Lamb traces events chronologically, starting in December 2001, and ends almost 13 years later, with the October 2014 handover of Camp Bastion — the main allied base in Afghanistan — to the Afghan forces. While doing so, she refers periodically to her visits to Pakistan and Afghanistan during the 1980s, when the Soviet ‘jihad’ was at its peak and she first met some of the Afghan warlords who later emerged as power brokers in the years following the fall of the Taliban. In between, she covers important milestones in the ‘war on terror’ — and indeed, the region’s recent history — such as the arrest of 9/11 mastermind Khalid Sheikh Mohammed, the 2004 Afghan presidential elections, the Karsaz attack and Benazir Bhutto’s subsequent assassination, the Mumbai attacks and the Osama bin Laden raid, almost building a continuum, linking one episode to the next. She even manages to slip in coverage of her hurried visits to Iraq, India and Guantanamo Bay, providing further evidence of the Western miscalculations, wrong assumptions and often, sheer ignorance, that she was a firsthand witness to.

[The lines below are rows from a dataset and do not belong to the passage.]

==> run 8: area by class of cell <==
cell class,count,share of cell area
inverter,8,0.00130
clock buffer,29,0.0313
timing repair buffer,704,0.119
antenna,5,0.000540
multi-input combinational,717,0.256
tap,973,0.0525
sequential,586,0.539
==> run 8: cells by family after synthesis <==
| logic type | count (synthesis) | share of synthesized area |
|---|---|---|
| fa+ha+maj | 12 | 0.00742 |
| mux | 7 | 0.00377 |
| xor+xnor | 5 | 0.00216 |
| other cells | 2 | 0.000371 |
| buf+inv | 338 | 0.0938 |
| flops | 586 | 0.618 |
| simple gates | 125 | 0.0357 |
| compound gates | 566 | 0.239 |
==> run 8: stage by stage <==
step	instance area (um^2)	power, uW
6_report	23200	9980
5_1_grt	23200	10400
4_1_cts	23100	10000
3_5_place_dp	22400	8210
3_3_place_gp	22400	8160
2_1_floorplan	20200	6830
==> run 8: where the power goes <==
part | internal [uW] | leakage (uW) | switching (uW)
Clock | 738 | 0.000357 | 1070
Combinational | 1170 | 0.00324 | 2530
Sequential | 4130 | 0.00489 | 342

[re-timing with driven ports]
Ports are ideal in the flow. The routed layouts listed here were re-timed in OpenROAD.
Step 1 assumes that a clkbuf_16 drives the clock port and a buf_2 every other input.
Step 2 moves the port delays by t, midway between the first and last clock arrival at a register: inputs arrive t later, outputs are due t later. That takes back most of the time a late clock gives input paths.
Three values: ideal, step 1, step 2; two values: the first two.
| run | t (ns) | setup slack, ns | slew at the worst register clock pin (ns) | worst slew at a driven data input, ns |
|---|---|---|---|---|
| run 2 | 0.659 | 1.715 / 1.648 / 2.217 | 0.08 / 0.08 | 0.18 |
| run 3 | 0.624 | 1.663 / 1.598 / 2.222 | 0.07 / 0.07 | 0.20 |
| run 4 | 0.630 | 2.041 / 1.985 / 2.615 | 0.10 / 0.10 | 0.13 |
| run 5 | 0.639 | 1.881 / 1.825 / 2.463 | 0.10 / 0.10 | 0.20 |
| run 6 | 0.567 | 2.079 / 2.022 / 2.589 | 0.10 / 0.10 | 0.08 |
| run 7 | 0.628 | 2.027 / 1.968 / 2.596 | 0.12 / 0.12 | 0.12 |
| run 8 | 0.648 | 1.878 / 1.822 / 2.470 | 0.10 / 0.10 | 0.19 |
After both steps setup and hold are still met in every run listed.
This is an optimization exercise on Yosys and OpenROAD, whose aim is small area, a short achievable clock period and few clock cycles per item, not a production implementation. In this exercise RTL edits were held to simulation tests only and were not proved equivalent to the original.

alpha:
==> module ooo_backend_top, before the edit <==
module ooo_backend_top (
    input  wire logic                  clk_i,
    input  wire logic                  rst_n_i,
    input  wire logic                  op_valid_i,
    input  wire isa_pkg::issue_op_t    op_i,
    output logic                       commit_valid_o,
    output backend_pkg::commit_rec_t   commit_o,
    output logic                       credit_o
);
    localparam int W  = 32;
    localparam int BW = 8;
    localparam int NB = W / BW;
    logic          is_br;
    logic          sub;
    logic          sel_sum;
    logic [W-1:0]  b_x;
    logic [W-1:0]  gen;
    logic [W-1:0]  prop;
    logic [W-1:0]  sum_blk;
    logic [NB-1:0] blk_g;
    logic [NB-1:0] blk_p;
    logic          carry_out;
    logic          taken;
    logic [W:0]    pc_carry;
    logic [W-1:0]  pc_imm;
    logic [W-1:0]  value;
    backend_pkg::rob_tag_t tag_q;
    logic [5-1:0]    rd_q;
    logic [W-1:0]          value_q;
    logic                  is_br_q;
    logic                  taken_q;
    logic [W-1:0]          target_q;
    logic [NB-2:0]         blk_g_q;
    logic [NB-2:1]         blk_p_q;
    logic [NB-2:0]         pc_ones;
    logic [NB-1:0]         blk_c;
    logic [W-1:0]          value_out;
    assign is_br = (op_i.op_class == isa_pkg::OP_BRANCH);
    assign sub  = is_br || (op_i.func == isa_pkg::ALU_SUB);
    assign b_x  = op_i.src_b ^ {W{sub}};
    assign gen  = op_i.src_a & b_x;
    assign prop = op_i.src_a ^ b_x;
    for (genvar k = 0; k < NB; k++) begin : g_blk
        logic [BW:0] c;
        prefix_carry #(.W(BW), .ARCH(1)) carry_inst (
            .g_i   (gen[k*BW +: BW]),
            .p_i   (prop[k*BW +: BW]),
            .cin_i ((k == 0) ? sub : 1'b0),
            .c_o   (c)
        );
        assign sum_blk[k*BW +: BW] = prop[k*BW +: BW] ^ c[BW-1:0];
        assign blk_g[k] = c[BW];
        assign blk_p[k] = &prop[k*BW +: BW];
    end
    assign carry_out = blk_g[3] | (blk_p[3] & (blk_g[2] | (blk_p[2] & (blk_g[1] | (blk_p[1] & blk_g[0])))));
    assign taken = (op_i.cond == isa_pkg::BR_EQ) ? (&prop) : !carry_out;
    assign pc_ones[0] = &op_i.pc[7:2];
    assign pc_ones[1] = pc_ones[0] & (&op_i.pc[15:8]);
    assign pc_ones[2] = pc_ones[1] & (&op_i.pc[23:16]);
    prefix_carry #(.W(W), .ARCH(1)) pc_carry_inst (
        .g_i   (op_i.pc & op_i.imm),
        .p_i   (op_i.pc ^ op_i.imm),
        .cin_i (1'b0),
        .c_o   (pc_carry)
    );
    assign pc_imm = op_i.pc ^ op_i.imm ^ pc_carry[W-1:0];
    assign sel_sum = !is_br && (op_i.func == isa_pkg::ALU_ADD || op_i.func == isa_pkg::ALU_SUB);
    always_comb begin
        if (is_br) begin
            value = op_i.pc;
        end else begin
            case (op_i.func)
                isa_pkg::ALU_ADD,
                isa_pkg::ALU_SUB: value = sum_blk;
                isa_pkg::ALU_AND: value = gen;
                isa_pkg::ALU_OR:  value = gen | prop;
                isa_pkg::ALU_XOR: value = prop;
                default:          value = '0;
            endcase
        end
    end
    assign credit_o = commit_valid_o;
    always_ff @(posedge clk_i or negedge rst_n_i) begin
        if (!rst_n_i) begin
            commit_valid_o <= 1'b0;
            tag_q          <= '1;
        end else begin
            commit_valid_o <= op_valid_i;
            if (op_valid_i) begin
                tag_q <= tag_q + 1'b1;
            end
        end
    end
    always_ff @(posedge clk_i) begin
        rd_q     <= op_i.rd;
        value_q  <= value;
        is_br_q  <= is_br;
        taken_q  <= is_br && taken;
        target_q <= pc_imm;
        blk_g_q  <= (blk_g[NB-2:0] & {(NB-1){sel_sum}}) | (pc_ones & {(NB-1){is_br}});
        blk_p_q  <= blk_p[NB-2:1] & {(NB-2){!is_br}};
    end
    assign blk_c[0] = 1'b0;
    assign blk_c[1] = blk_g_q[0];
    assign blk_c[2] = blk_g_q[1] | (blk_p_q[1] & blk_g_q[0]);
    assign blk_c[3] = blk_g_q[2] | (blk_p_q[2] & blk_g_q[1]) | (blk_p_q[2] & blk_p_q[1] & blk_g_q[0]);
    always_comb begin
        value_out[1:0] = value_q[1:0];
        for (int j = 2; j < BW; j++) begin
            value_out[j] = value_q[j] ^ (is_br_q && ((value_q[BW-1:0] | ({BW{1'b1}} << j) | 2'b11) == {BW{1'b1}}));
        end
        for (int k = 1; k < NB; k++) begin
            for (int j = 0; j < BW; j++) begin
                value_out[k*BW + j] = value_q[k*BW + j] ^ (blk_c[k] && ((value_q[k*BW +: BW] | ({BW{1'b1}} << j)) == {BW{1'b1}}));
            end
        end
    end
    assign commit_o = {tag_q, rd_q, value_out, is_br_q, taken_q,
                       taken_q ? target_q : (value_out & {W{is_br_q}})};
endmodule
This design comes from an exercise in tuning for small area and a short achievable clock period on the open sky130 flow, not from production work. Where RTL was checked, it was by simulation tests only, not by an equivalence proof against the original. Only the layout flow was run in runs 1 and 2; the RTL was not checked for function there. Power figures rest on the tool's default switching activity, not on a simulated workload. The flow treats the clock pin as an ideal source, which a real chip does not have.

===== flow/config.mk =====
export PLATFORM = sky130hd
export DESIGN_NAME = led_scan_capture
export DESIGN_NICKNAME = led_scan_capture
export VERILOG_FILES = /design/flow/design.v
export SDC_FILE = /design/flow/constraint.sdc
export NUM_CORES = 4
export LEC_CHECK = 0
export CAP_MARGIN = 20
export CORE_MARGIN = 2
export CORE_UTILIZATION = 55
export SETUP_SLACK_MARGIN = 3.6
export SLEW_MARGIN = 20

===== flow/constraint.sdc =====
create_clock -name core_clock -period 6.0 [get_ports {Clock}]
set_input_delay 1.2000 -clock core_clock [delete_from_list [all_inputs] [get_ports {Clock}]]
set_output_delay 1.2000 -clock core_clock [all_outputs]
set_load 0.01 [all_outputs]
From an optimization exercise on the open Yosys and OpenROAD flow, aimed at small area, a short achievable clock period and few clock cycles per item; shortcuts taken in it are not production practice. Function was checked by simulation only, so behaviour that the tests miss may differ from the original. Power and IR drop assume default switching activity.

`design.v`:
```
`timescale 1ns/1ps
package offload_pkg;
    localparam int xlen = 32;
    localparam int hart_num = 2;
    localparam int reg_addr_w = 5;
    typedef logic [xlen-1:0] xlen_t;
    typedef logic [$clog2(hart_num)-1:0] hart_id_t;
    typedef logic [reg_addr_w-1:0] reg_addr_t;
    localparam logic [6:0] opcode_op = 7'b0110011;
    localparam logic [6:0] funct7_muldiv = 7'b0000001;
    localparam logic [6:0] opcode_custom1 = 7'b0101011;
    typedef logic [2:0] muldiv_op_e;
    localparam logic [2:0] mul    = 3'd0;
    localparam logic [2:0] mulh   = 3'd1;
    localparam logic [2:0] mulhsu = 3'd2;
    localparam logic [2:0] mulhu  = 3'd3;
    localparam logic [2:0] div    = 3'd4;
    localparam logic [2:0] divu   = 3'd5;
    localparam logic [2:0] rem    = 3'd6;
    localparam logic [2:0] remu   = 3'd7;
    typedef logic [2:0] accel_op_e;
    localparam logic [2:0] popc  = 3'd0;
    localparam logic [2:0] clz   = 3'd1;
    localparam logic [2:0] brev  = 3'd2;
    localparam logic [2:0] bswap = 3'd3;
    localparam logic [2:0] min   = 3'd4;
    localparam logic [2:0] max   = 3'd5;
    localparam logic [2:0] minu  = 3'd6;
    localparam logic [2:0] maxu  = 3'd7;
endpackage
`timescale 1ns/1ps
module op_dispatch (
    input  logic                             clk,
    input  logic                             rst_n,
    input  logic                             issue,
    input  offload_pkg::hart_id_t            issue_hart,
    input  logic [31:0]                      issue_inst,
    input  offload_pkg::xlen_t               rs1_val,
    input  offload_pkg::xlen_t               rs2_val,
    input  logic                             wb_we,
    input  offload_pkg::hart_id_t            wb_hart,
    output logic                             muldiv_req_start,
    output logic [2:0]                       muldiv_req_op,
    output offload_pkg::xlen_t               muldiv_req_a,
    output offload_pkg::xlen_t               muldiv_req_b,
    output offload_pkg::hart_id_t            muldiv_req_hart,
    output offload_pkg::reg_addr_t           muldiv_req_rd,
    output logic                             accel_req_start,
    output logic [2:0]                       accel_req_op,
    output offload_pkg::xlen_t               accel_req_a,
    output offload_pkg::xlen_t               accel_req_b,
    output offload_pkg::hart_id_t            accel_req_hart,
    output offload_pkg::reg_addr_t           accel_req_rd,
    input  logic                             muldiv_rsp_busy,
    input  logic                             accel_rsp_busy,
    output logic [offload_pkg::hart_num-1:0] hart_blocked
);
    logic [6:0] opcode;
    logic [6:0] funct7;
    logic [2:0] funct3;
    offload_pkg::reg_addr_t  rd;
    logic       is_muldiv;
    logic       is_accel;
    offload_pkg::muldiv_op_e md_op;
    offload_pkg::accel_op_e  ac_op;
    logic       muldiv_free;
    logic       accel_free;
    logic       hart_free;
    logic       muldiv_accept;
    logic       accel_accept;
    assign opcode = issue_inst[6:0];
    assign rd     = issue_inst[11:7];
    assign funct3 = issue_inst[14:12];
    assign funct7 = issue_inst[31:25];
    assign is_muldiv = (opcode == offload_pkg::opcode_op) && (funct7 == offload_pkg::funct7_muldiv);
    assign is_accel  = (opcode == offload_pkg::opcode_custom1);
    assign md_op     = offload_pkg::muldiv_op_e'(funct3);
    assign ac_op     = offload_pkg::accel_op_e'(funct3);
    assign muldiv_free = !muldiv_rsp_busy && !muldiv_req_start;
    assign accel_free  = !accel_rsp_busy && !accel_req_start;
    assign hart_free   = !hart_blocked[issue_hart];
    assign muldiv_accept = issue && is_muldiv && hart_free && muldiv_free;
    assign accel_accept  = issue && is_accel && hart_free && accel_free;
    always_ff @(posedge clk) begin
        if (!rst_n) begin
            muldiv_req_start <= 1'b0;
            accel_req_start  <= 1'b0;
            hart_blocked     <= '0;
        end else begin
            muldiv_req_start <= muldiv_accept;
            accel_req_start  <= accel_accept;
            if (wb_we) begin
                hart_blocked[wb_hart] <= 1'b0;
            end
            if (muldiv_accept || accel_accept) begin
                hart_blocked[issue_hart] <= 1'b1;
            end
        end
    end
    always_ff @(posedge clk) begin
        if (muldiv_accept) begin
            muldiv_req_op   <= md_op;
            muldiv_req_a    <= rs1_val;
            muldiv_req_b    <= rs2_val;
            muldiv_req_hart <= issue_hart;
            muldiv_req_rd   <= rd;
        end
        if (accel_accept) begin
            accel_req_op   <= ac_op;
            accel_req_a    <= rs1_val;
            accel_req_b    <= rs2_val;
            accel_req_hart <= issue_hart;
            accel_req_rd   <= rd;
        end
    end
endmodule
`timescale 1ns/1ps
module muldiv_unit (
    input  logic     clk,
    input  logic     rst_n,
    input  logic                   req_start,
    input  logic [2:0]             req_op,
    input  offload_pkg::xlen_t     req_a,
    input  offload_pkg::xlen_t     req_b,
    input  offload_pkg::hart_id_t  req_hart,
    input  offload_pkg::reg_addr_t req_rd,
    output logic                   rsp_busy,
    output logic                   rsp_done,
    output offload_pkg::xlen_t     rsp_result,
    output offload_pkg::hart_id_t  rsp_hart,
    output offload_pkg::reg_addr_t rsp_rd
);
    localparam int cnt_w = $clog2(offload_pkg::xlen);
    offload_pkg::muldiv_op_e          op_in;
    logic                a_signed;
    logic                b_signed;
    logic                a_neg;
    logic                b_neg;
    logic                in_div;
    offload_pkg::xlen_t               a_abs;
    offload_pkg::xlen_t               b_abs;
    offload_pkg::muldiv_op_e          op_q;
    logic                neg_q;
    logic                neg_r_q;
    offload_pkg::xlen_t               opb;
    logic [2*offload_pkg::xlen-1:0]   acc;
    logic [2*offload_pkg::xlen-1:0]   acc_next;
    logic [offload_pkg::xlen:0]       mul_sum;
    logic [offload_pkg::xlen+1:0]     div_diff;
    logic [cnt_w-1:0]    step_cnt;
    logic                last_step;
    logic [2*offload_pkg::xlen-1:0]   prod_fix;
    offload_pkg::xlen_t               quo_fix;
    offload_pkg::xlen_t               rem_fix;
    offload_pkg::xlen_t               result_next;
    assign op_in    = offload_pkg::muldiv_op_e'(req_op);
    assign a_signed = ((op_in == offload_pkg::mulh) || (op_in == offload_pkg::mulhsu) || (op_in == offload_pkg::div) || (op_in == offload_pkg::rem));
    assign b_signed = ((op_in == offload_pkg::mulh) || (op_in == offload_pkg::div) || (op_in == offload_pkg::rem));
    assign in_div   = ((op_in == offload_pkg::div) || (op_in == offload_pkg::divu) || (op_in == offload_pkg::rem) || (op_in == offload_pkg::remu));
    assign a_neg    = a_signed && req_a[offload_pkg::xlen-1];
    assign b_neg    = b_signed && req_b[offload_pkg::xlen-1];
    assign a_abs    = a_neg ? -req_a : req_a;
    assign b_abs    = b_neg ? -req_b : req_b;
    always_comb begin
        mul_sum  = {1'b0, acc[2*offload_pkg::xlen-1:offload_pkg::xlen]} + (acc[0] ? {1'b0, opb} : '0);
        div_diff = {1'b0, acc[2*offload_pkg::xlen-1:offload_pkg::xlen-1]} - {2'b00, opb};
        if (((op_q == offload_pkg::div) || (op_q == offload_pkg::divu) || (op_q == offload_pkg::rem) || (op_q == offload_pkg::remu))) begin
            if (!div_diff[offload_pkg::xlen+1]) begin
                acc_next = {div_diff[offload_pkg::xlen-1:0], acc[offload_pkg::xlen-2:0], 1'b1};
            end else begin
                acc_next = {acc[2*offload_pkg::xlen-2:0], 1'b0};
            end
        end else begin
            acc_next = {mul_sum, acc[offload_pkg::xlen-1:1]};
        end
    end
    assign prod_fix = neg_q ? -acc_next : acc_next;
    assign quo_fix  = neg_q ? -acc_next[offload_pkg::xlen-1:0] : acc_next[offload_pkg::xlen-1:0];
    assign rem_fix  = neg_r_q ? -acc_next[2*offload_pkg::xlen-1:offload_pkg::xlen] : acc_next[2*offload_pkg::xlen-1:offload_pkg::xlen];
    always_comb begin
        case (op_q)
            offload_pkg::mul:                 result_next = acc_next[offload_pkg::xlen-1:0];
            offload_pkg::mulh, offload_pkg::mulhsu, offload_pkg::mulhu: result_next = prod_fix[2*offload_pkg::xlen-1:offload_pkg::xlen];
            offload_pkg::div, offload_pkg::divu:           result_next = quo_fix;
            default:             result_next = rem_fix;
        endcase
    end
    assign last_step = (step_cnt == cnt_w'(offload_pkg::xlen - 1));
    always_ff @(posedge clk) begin
        if (!rst_n) begin
            rsp_busy <= 1'b0;
            rsp_done <= 1'b0;
            step_cnt <= '0;
        end else begin
            rsp_done <= 1'b0;
            if (req_start) begin
                rsp_busy <= 1'b1;
                step_cnt <= '0;
            end else if (rsp_busy) begin
                step_cnt <= step_cnt + 1'b1;
                if (last_step) begin
                    rsp_busy <= 1'b0;
                    rsp_done <= 1'b1;
                end
            end
        end
    end
    always_ff @(posedge clk) begin
        if (req_start) begin
            op_q     <= op_in;
            neg_q    <= (a_neg ^ b_neg) && !(in_div && (req_b == '0));
            neg_r_q  <= a_neg;
            acc      <= {{offload_pkg::xlen{1'b0}}, (in_div ? a_abs : b_abs)};
            opb      <= in_div ? b_abs : a_abs;
            rsp_hart <= req_hart;
            rsp_rd   <= req_rd;
        end else if (rsp_busy) begin
            acc <= acc_next;
            if (last_step) begin
                rsp_result <= result_next;
            end
        end
    end
endmodule
`timescale 1ns/1ps
module accel_unit #(
    parameter int accel_latency = 4
) (
    input  logic     clk,
    input  logic     rst_n,
    input  logic                   req_start,
    input  logic [2:0]             req_op,
    input  offload_pkg::xlen_t     req_a,
    input  offload_pkg::xlen_t     req_b,
    input  offload_pkg::hart_id_t  req_hart,
    input  offload_pkg::reg_addr_t req_rd,
    output logic                   rsp_busy,
    output logic                   rsp_done,
    output offload_pkg::xlen_t     rsp_result,
    output offload_pkg::hart_id_t  rsp_hart,
    output offload_pkg::reg_addr_t rsp_rd
);
    localparam int cnt_w = $clog2(accel_latency + 1);
    offload_pkg::accel_op_e        op_in;
    offload_pkg::xlen_t            result_in;
    logic [cnt_w-1:0] cnt;
    logic             seen_one;
    assign op_in = offload_pkg::accel_op_e'(req_op);
    always_comb begin
        result_in = '0;
        seen_one  = 1'b0;
        case (op_in)
            offload_pkg::popc: begin
                for (int i = 0; i < offload_pkg::xlen; i++) begin
                    result_in = result_in + offload_pkg::xlen_t'(req_a[i]);
                end
            end
            offload_pkg::clz: begin
                for (int i = offload_pkg::xlen - 1; i >= 0; i--) begin
                    seen_one = seen_one | req_a[i];
                    result_in = result_in + offload_pkg::xlen_t'(!seen_one);
                end
            end
            offload_pkg::brev: begin
                for (int i = 0; i < offload_pkg::xlen; i++) begin
                    result_in[i] = req_a[offload_pkg::xlen-1-i];
                end
            end
            offload_pkg::bswap:   result_in = {req_a[7:0], req_a[15:8], req_a[23:16], req_a[31:24]};
            offload_pkg::min:     result_in = ($signed(req_a) < $signed(req_b)) ? req_a : req_b;
            offload_pkg::max:     result_in = ($signed(req_a) < $signed(req_b)) ? req_b : req_a;
            offload_pkg::minu:    result_in = (req_a < req_b) ? req_a : req_b;
            default: result_in = (req_a < req_b) ? req_b : req_a;
        endcase
    end
    always_ff @(posedge clk) begin
        if (!rst_n) begin
            rsp_busy <= 1'b0;
            rsp_done <= 1'b0;
            cnt      <= '0;
        end else begin
            rsp_done <= 1'b0;
            if (req_start) begin
                rsp_busy <= 1'b1;
                cnt      <= cnt_w'(accel_latency - 1);
            end else if (rsp_busy) begin
                cnt <= cnt - 1'b1;
                if (cnt == cnt_w'(1)) begin
                    rsp_busy <= 1'b0;
                    rsp_done <= 1'b1;
                end
            end
        end
    end
    always_ff @(posedge clk) begin
        if (req_start) begin
            rsp_result <= result_in;
            rsp_hart   <= req_hart;
            rsp_rd     <= req_rd;
        end
    end
endmodule
`timescale 1ns/1ps
module wb_arbiter (
    input  logic                   clk,
    input  logic                   rst_n,
    input  logic                   muldiv_rsp_done,
    input  offload_pkg::xlen_t     muldiv_rsp_result,
    input  offload_pkg::hart_id_t  muldiv_rsp_hart,
    input  offload_pkg::reg_addr_t muldiv_rsp_rd,
    input  logic                   accel_rsp_done,
    input  offload_pkg::xlen_t     accel_rsp_result,
    input  offload_pkg::hart_id_t  accel_rsp_hart,
    input  offload_pkg::reg_addr_t accel_rsp_rd,
    output logic                   wb_we,
    output offload_pkg::hart_id_t  wb_hart,
    output offload_pkg::reg_addr_t wb_rd,
    output offload_pkg::xlen_t     wb_data
);
    logic [1:0] cap_done;
    offload_pkg::xlen_t      cap_result [2];
    offload_pkg::hart_id_t   cap_hart [2];
    offload_pkg::reg_addr_t  cap_rd [2];
    logic [1:0] slot_valid;
    offload_pkg::xlen_t      slot_result [2];
    offload_pkg::hart_id_t   slot_hart [2];
    offload_pkg::reg_addr_t  slot_rd [2];
    logic [1:0] slot_fire;
    logic       sel;
    assign cap_done      = {accel_rsp_done, muldiv_rsp_done};
    assign cap_result[0] = muldiv_rsp_result;
    assign cap_result[1] = accel_rsp_result;
    assign cap_hart[0]   = muldiv_rsp_hart;
    assign cap_hart[1]   = accel_rsp_hart;
    assign cap_rd[0]     = muldiv_rsp_rd;
    assign cap_rd[1]     = accel_rsp_rd;
    assign slot_fire[0] = slot_valid[0];
    assign slot_fire[1] = slot_valid[1] && !slot_valid[0];
    assign sel          = slot_valid[0] ? 1'b0 : 1'b1;
    assign wb_we   = |slot_valid;
    assign wb_hart = slot_hart[sel];
    assign wb_rd   = slot_rd[sel];
    assign wb_data = slot_result[sel];
    always_ff @(posedge clk) begin
        if (!rst_n) begin
            slot_valid <= '0;
        end else begin
            for (int i = 0; i < 2; i++) begin
                if (cap_done[i]) begin
                    slot_valid[i] <= 1'b1;
                end else if (slot_fire[i]) begin
                    slot_valid[i] <= 1'b0;
                end
            end
        end
    end
    always_ff @(posedge clk) begin
        for (int i = 0; i < 2; i++) begin
            if (cap_done[i]) begin
                slot_result[i] <= cap_result[i];
                slot_hart[i]   <= cap_hart[i];
                slot_rd[i]     <= cap_rd[i];
            end
        end
    end
endmodule
`timescale 1ns/1ps
module offload_top #(
    parameter int accel_latency = 4
) (
    input  logic                             clk,
    input  logic                             rst_n,
    input  logic                             issue,
    input  offload_pkg::hart_id_t            issue_hart,
    input  logic [31:0]                      issue_inst,
    input  offload_pkg::xlen_t               rs1_val,
    input  offload_pkg::xlen_t               rs2_val,
    output logic [offload_pkg::hart_num-1:0] hart_blocked,
    output logic                             muldiv_busy,
    output logic                             accel_busy,
    output logic                             wb_we,
    output offload_pkg::hart_id_t            wb_hart,
    output offload_pkg::reg_addr_t           wb_rd,
    output offload_pkg::xlen_t               wb_data
);
    logic      muldiv_req_start;
    logic [2:0] muldiv_req_op;
    offload_pkg::xlen_t     muldiv_req_a;
    offload_pkg::xlen_t     muldiv_req_b;
    offload_pkg::hart_id_t  muldiv_req_hart;
    offload_pkg::reg_addr_t muldiv_req_rd;
    logic      accel_req_start;
    logic [2:0] accel_req_op;
    offload_pkg::xlen_t     accel_req_a;
    offload_pkg::xlen_t     accel_req_b;
    offload_pkg::hart_id_t  accel_req_hart;
    offload_pkg::reg_addr_t accel_req_rd;
    logic      muldiv_rsp_busy;
    logic      muldiv_rsp_done;
    offload_pkg::xlen_t     muldiv_rsp_result;
    offload_pkg::hart_id_t  muldiv_rsp_hart;
    offload_pkg::reg_addr_t muldiv_rsp_rd;
    logic      accel_rsp_busy;
    logic      accel_rsp_done;
    offload_pkg::xlen_t     accel_rsp_result;
    offload_pkg::hart_id_t  accel_rsp_hart;
    offload_pkg::reg_addr_t accel_rsp_rd;
    assign muldiv_busy = muldiv_rsp_busy;
    assign accel_busy  = accel_rsp_busy;
    op_dispatch u_dispatch (
        .clk(clk),
        .rst_n(rst_n),
        .issue(issue),
        .issue_hart(issue_hart),
        .issue_inst(issue_inst),
        .rs1_val(rs1_val),
        .rs2_val(rs2_val),
        .wb_we(wb_we),
        .wb_hart(wb_hart),
        .muldiv_req_start(muldiv_req_start),
        .muldiv_req_op(muldiv_req_op),
        .muldiv_req_a(muldiv_req_a),
        .muldiv_req_b(muldiv_req_b),
        .muldiv_req_hart(muldiv_req_hart),
        .muldiv_req_rd(muldiv_req_rd),
        .accel_req_start(accel_req_start),
        .accel_req_op(accel_req_op),
        .accel_req_a(accel_req_a),
        .accel_req_b(accel_req_b),
        .accel_req_hart(accel_req_hart),
        .accel_req_rd(accel_req_rd),
        .muldiv_rsp_busy(muldiv_rsp_busy),
        .accel_rsp_busy(accel_rsp_busy),
        .hart_blocked(hart_blocked)
    );
    muldiv_unit u_muldiv (
        .clk(clk),
        .rst_n(rst_n),
        .req_start(muldiv_req_start),
        .req_op(muldiv_req_op),
        .req_a(muldiv_req_a),
        .req_b(muldiv_req_b),
        .req_hart(muldiv_req_hart),
        .req_rd(muldiv_req_rd),
        .rsp_busy(muldiv_rsp_busy),
        .rsp_done(muldiv_rsp_done),
        .rsp_result(muldiv_rsp_result),
        .rsp_hart(muldiv_rsp_hart),
        .rsp_rd(muldiv_rsp_rd)
    );
    accel_unit #(
        .accel_latency(accel_latency)
    ) u_accel (
        .clk(clk),
        .rst_n(rst_n),
        .req_start(accel_req_start),
        .req_op(accel_req_op),
        .req_a(accel_req_a),
        .req_b(accel_req_b),
        .req_hart(accel_req_hart),
        .req_rd(accel_req_rd),
        .rsp_busy(accel_rsp_busy),
        .rsp_done(accel_rsp_done),
        .rsp_result(accel_rsp_result),
        .rsp_hart(accel_rsp_hart),
        .rsp_rd(accel_rsp_rd)
    );
    wb_arbiter u_arbiter (
        .clk(clk),
        .rst_n(rst_n),
        .muldiv_rsp_done(muldiv_rsp_done),
        .muldiv_rsp_result(muldiv_rsp_result),
        .muldiv_rsp_hart(muldiv_rsp_hart),
        .muldiv_rsp_rd(muldiv_rsp_rd),
        .accel_rsp_done(accel_rsp_done),
        .accel_rsp_result(accel_rsp_result),
        .accel_rsp_hart(accel_rsp_hart),
        .accel_rsp_rd(accel_rsp_rd),
        .wb_we(wb_we),
        .wb_hart(wb_hart),
        .wb_rd(wb_rd),
        .wb_data(wb_data)
    );
endmodule
```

Her network of contacts who divulge nuggets of insider information is certainly impressive: politicians such as Hamid Karzai and Bhutto, various Afghan warlords, civil society activists, and a host of serving and retired senior officers in the Pakistan, British and American armed forces. Her understanding of how Western intervention interplayed with Afghanistan’s intricate warlord nexus, which thrives on patronage and cronyism, is particularly useful to students of statesmanship and development. She also speaks to common people who run hotels, write, grow crops, or work as contractors for the government in Afghanistan. This, she believes, gives her a more informed view of the state of affairs than diplomats, army officers and development agencies who are ensconced behind security barriers in Kabul and Kandahar.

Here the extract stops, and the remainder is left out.